▶ [Work task] All lines up to and including the one that contains "[13:0] x1, x2;" are to be transcribed exactly, starting from the first line of the records.

Data for this task Start Marker

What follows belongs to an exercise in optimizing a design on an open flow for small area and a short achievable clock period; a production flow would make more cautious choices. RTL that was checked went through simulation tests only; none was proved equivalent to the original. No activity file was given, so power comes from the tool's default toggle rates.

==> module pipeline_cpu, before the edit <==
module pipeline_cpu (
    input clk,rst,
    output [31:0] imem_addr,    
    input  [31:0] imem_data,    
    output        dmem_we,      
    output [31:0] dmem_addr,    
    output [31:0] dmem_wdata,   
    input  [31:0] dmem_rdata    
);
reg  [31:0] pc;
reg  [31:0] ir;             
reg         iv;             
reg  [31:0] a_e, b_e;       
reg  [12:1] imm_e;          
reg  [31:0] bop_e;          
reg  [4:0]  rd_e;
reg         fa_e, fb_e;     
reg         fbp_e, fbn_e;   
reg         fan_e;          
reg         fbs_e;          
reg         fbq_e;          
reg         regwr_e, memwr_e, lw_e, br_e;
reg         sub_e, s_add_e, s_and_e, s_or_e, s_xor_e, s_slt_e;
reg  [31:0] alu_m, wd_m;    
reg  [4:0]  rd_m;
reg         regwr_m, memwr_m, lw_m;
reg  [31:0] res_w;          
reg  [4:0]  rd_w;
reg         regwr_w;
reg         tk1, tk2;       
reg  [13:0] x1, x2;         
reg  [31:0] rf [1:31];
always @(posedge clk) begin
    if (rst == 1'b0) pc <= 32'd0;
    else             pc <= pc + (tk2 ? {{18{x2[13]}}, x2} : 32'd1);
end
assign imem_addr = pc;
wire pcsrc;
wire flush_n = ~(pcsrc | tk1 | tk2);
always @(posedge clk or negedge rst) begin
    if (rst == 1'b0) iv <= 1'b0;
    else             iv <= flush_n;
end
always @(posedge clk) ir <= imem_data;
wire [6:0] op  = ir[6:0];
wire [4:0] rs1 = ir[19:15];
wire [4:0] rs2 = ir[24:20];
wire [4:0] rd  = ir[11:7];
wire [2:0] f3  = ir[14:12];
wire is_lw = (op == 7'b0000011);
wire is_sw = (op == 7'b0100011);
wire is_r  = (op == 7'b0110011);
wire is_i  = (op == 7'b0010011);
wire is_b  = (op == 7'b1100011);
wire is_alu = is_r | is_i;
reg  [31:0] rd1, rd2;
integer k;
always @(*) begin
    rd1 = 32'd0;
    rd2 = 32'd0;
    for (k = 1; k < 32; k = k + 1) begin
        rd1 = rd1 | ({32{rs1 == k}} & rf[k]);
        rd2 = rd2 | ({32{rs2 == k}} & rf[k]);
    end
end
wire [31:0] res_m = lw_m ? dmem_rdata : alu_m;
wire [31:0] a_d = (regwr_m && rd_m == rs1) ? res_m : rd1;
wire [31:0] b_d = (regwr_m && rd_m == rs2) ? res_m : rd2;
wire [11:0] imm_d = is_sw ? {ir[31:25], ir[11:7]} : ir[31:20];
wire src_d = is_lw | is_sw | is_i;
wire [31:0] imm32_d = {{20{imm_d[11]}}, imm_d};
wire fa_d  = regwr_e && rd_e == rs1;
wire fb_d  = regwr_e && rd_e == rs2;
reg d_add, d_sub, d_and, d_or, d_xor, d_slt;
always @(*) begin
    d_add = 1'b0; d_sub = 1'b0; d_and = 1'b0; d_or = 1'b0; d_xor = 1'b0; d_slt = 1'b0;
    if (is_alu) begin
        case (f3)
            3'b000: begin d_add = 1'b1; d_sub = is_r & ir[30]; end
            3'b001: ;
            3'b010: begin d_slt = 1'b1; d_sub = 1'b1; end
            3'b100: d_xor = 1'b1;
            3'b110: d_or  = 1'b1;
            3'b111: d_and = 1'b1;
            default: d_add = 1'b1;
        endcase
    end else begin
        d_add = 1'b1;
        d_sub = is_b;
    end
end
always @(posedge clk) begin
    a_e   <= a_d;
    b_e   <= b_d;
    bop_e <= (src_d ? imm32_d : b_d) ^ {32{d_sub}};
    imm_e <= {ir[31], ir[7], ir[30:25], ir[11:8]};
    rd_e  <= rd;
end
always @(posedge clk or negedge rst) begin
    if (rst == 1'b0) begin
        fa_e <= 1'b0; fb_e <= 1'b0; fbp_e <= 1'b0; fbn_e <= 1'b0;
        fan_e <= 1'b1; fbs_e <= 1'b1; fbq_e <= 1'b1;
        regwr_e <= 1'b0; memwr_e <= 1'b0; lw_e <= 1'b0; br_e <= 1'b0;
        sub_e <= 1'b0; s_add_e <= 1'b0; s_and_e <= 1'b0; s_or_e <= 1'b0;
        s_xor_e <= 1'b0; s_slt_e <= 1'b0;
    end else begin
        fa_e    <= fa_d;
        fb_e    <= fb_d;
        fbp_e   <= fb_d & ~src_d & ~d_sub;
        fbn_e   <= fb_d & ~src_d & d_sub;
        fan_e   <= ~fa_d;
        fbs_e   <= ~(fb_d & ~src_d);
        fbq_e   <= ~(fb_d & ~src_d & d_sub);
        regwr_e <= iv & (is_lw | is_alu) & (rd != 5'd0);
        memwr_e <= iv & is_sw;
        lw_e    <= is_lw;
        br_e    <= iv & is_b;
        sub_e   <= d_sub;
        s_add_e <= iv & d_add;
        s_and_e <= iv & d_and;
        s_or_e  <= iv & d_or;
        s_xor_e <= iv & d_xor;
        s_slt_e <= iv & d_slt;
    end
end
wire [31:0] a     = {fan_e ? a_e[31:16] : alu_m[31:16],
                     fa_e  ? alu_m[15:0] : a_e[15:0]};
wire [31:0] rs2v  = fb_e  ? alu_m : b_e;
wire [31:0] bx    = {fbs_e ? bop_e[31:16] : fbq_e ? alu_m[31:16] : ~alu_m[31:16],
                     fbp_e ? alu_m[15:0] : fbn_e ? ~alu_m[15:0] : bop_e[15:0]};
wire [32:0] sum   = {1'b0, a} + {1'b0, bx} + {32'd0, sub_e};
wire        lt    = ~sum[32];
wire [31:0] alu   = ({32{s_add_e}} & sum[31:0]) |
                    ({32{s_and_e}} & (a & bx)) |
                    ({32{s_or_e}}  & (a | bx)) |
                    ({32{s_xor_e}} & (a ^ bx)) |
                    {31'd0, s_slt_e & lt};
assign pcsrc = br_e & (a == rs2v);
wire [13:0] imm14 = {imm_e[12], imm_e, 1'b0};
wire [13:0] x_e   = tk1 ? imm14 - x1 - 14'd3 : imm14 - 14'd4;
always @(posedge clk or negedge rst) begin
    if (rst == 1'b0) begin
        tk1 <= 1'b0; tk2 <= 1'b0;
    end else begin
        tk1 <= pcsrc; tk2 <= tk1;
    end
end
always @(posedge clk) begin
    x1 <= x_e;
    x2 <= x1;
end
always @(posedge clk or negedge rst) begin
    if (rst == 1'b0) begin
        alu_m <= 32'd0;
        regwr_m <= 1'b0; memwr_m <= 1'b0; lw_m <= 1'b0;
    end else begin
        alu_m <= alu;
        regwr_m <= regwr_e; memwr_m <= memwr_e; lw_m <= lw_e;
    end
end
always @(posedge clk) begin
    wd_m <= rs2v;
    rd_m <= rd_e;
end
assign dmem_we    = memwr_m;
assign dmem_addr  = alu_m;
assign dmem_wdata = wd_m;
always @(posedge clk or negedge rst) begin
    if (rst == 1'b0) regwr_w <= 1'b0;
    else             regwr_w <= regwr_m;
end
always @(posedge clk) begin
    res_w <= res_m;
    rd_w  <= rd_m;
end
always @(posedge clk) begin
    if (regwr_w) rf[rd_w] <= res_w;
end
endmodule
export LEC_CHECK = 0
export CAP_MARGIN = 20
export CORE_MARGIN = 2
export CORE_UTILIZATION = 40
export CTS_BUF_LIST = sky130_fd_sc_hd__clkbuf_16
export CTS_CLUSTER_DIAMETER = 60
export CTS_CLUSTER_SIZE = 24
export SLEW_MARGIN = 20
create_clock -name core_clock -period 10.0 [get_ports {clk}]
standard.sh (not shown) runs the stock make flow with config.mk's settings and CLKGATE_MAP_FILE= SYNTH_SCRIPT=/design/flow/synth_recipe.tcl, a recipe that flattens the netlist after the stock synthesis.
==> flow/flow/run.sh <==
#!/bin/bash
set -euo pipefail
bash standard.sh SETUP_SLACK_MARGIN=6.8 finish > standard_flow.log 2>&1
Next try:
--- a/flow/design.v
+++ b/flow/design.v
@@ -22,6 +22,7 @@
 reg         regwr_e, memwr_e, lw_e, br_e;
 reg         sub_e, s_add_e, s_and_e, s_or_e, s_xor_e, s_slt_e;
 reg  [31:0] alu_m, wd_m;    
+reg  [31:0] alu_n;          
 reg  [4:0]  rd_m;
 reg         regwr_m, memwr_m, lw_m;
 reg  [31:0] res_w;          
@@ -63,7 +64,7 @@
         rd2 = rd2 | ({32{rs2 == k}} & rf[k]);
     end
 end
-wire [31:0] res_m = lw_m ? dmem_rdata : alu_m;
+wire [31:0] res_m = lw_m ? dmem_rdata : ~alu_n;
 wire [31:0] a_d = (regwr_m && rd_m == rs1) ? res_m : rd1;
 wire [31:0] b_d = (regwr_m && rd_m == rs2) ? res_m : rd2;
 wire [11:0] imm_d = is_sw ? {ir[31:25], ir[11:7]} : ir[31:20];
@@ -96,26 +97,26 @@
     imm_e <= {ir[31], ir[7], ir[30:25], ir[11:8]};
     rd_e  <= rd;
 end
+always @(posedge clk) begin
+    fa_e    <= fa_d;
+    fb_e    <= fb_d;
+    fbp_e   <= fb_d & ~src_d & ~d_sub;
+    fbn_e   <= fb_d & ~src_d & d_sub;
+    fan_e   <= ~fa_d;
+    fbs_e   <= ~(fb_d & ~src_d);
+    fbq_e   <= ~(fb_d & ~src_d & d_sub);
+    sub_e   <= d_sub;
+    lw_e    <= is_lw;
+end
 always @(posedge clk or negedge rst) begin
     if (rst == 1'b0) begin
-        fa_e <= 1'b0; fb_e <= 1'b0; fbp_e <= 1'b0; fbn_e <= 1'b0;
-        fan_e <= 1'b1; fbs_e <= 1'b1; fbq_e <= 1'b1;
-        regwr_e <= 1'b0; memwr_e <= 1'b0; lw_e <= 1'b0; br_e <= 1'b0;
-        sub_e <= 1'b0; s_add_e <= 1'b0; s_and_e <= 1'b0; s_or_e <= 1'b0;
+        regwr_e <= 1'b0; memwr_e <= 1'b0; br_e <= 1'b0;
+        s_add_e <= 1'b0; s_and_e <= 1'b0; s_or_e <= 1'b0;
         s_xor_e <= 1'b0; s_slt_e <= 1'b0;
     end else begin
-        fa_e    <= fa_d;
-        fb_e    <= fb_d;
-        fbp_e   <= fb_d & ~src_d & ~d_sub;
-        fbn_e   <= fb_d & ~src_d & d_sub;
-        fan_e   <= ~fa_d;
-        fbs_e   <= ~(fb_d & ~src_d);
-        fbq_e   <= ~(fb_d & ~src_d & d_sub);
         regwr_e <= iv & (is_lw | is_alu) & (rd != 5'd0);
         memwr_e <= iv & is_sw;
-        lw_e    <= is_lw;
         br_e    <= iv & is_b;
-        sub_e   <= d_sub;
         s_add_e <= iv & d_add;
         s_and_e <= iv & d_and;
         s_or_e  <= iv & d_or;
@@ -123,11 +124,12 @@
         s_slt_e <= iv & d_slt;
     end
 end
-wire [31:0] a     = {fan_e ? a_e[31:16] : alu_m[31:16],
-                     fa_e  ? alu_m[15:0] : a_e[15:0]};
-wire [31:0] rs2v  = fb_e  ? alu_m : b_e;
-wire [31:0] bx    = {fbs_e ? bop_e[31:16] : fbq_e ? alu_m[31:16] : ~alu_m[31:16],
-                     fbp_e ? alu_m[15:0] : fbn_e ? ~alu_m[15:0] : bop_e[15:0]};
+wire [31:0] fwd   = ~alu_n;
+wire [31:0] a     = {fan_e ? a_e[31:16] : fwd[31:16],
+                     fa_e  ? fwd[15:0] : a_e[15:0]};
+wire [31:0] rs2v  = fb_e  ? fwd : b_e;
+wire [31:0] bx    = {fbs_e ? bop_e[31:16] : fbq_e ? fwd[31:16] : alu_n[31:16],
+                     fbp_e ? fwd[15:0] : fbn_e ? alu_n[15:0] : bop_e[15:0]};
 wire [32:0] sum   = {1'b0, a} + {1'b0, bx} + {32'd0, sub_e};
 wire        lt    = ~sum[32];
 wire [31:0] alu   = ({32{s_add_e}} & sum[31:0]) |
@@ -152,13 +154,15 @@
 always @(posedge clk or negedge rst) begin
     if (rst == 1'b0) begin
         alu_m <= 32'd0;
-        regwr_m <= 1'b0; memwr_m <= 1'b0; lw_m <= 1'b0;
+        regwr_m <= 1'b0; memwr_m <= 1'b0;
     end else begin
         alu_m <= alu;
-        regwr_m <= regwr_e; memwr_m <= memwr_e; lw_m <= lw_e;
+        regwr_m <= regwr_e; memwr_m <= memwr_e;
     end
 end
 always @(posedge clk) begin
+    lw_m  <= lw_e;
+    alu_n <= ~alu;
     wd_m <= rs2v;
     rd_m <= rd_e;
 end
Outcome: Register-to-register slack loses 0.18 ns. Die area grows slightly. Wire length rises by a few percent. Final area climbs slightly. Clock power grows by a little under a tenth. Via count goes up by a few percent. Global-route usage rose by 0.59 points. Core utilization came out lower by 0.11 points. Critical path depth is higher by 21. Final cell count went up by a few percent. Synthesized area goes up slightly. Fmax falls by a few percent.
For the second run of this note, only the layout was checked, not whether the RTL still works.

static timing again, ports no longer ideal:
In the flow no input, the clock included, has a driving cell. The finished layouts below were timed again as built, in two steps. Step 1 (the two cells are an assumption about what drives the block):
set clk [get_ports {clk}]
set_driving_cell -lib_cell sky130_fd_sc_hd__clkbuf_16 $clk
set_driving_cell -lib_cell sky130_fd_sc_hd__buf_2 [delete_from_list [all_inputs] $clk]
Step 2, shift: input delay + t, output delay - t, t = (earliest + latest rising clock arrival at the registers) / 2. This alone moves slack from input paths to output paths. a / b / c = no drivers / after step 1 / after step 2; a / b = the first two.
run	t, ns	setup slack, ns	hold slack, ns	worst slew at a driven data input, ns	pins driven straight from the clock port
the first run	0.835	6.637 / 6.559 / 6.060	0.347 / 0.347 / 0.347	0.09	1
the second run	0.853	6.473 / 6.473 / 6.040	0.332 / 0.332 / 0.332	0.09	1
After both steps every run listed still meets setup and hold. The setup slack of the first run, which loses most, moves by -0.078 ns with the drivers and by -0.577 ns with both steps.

Data for this task End Marker

▶ [Exercise solution]
What follows belongs to an exercise in optimizing a design on an open flow for small area and a short achievable clock period; a production flow would make more cautious choices. RTL that was checked went through simulation tests only; none was proved equivalent to the original. No activity file was given, so power comes from the tool's default toggle rates.

==> module pipeline_cpu, before the edit <==
module pipeline_cpu (
    input clk,rst,
    output [31:0] imem_addr,    
    input  [31:0] imem_data,    
    output        dmem_we,      
    output [31:0] dmem_addr,    
    output [31:0] dmem_wdata,   
    input  [31:0] dmem_rdata    
);
reg  [31:0] pc;
reg  [31:0] ir;             
reg         iv;             
reg  [31:0] a_e, b_e;       
reg  [12:1] imm_e;          
reg  [31:0] bop_e;          
reg  [4:0]  rd_e;
reg         fa_e, fb_e;     
reg         fbp_e, fbn_e;   
reg         fan_e;          
reg         fbs_e;          
reg         fbq_e;          
reg         regwr_e, memwr_e, lw_e, br_e;
reg         sub_e, s_add_e, s_and_e, s_or_e, s_xor_e, s_slt_e;
reg  [31:0] alu_m, wd_m;    
reg  [4:0]  rd_m;
reg         regwr_m, memwr_m, lw_m;
reg  [31:0] res_w;          
reg  [4:0]  rd_w;
reg         regwr_w;
reg         tk1, tk2;       
reg  [13:0] x1, x2;         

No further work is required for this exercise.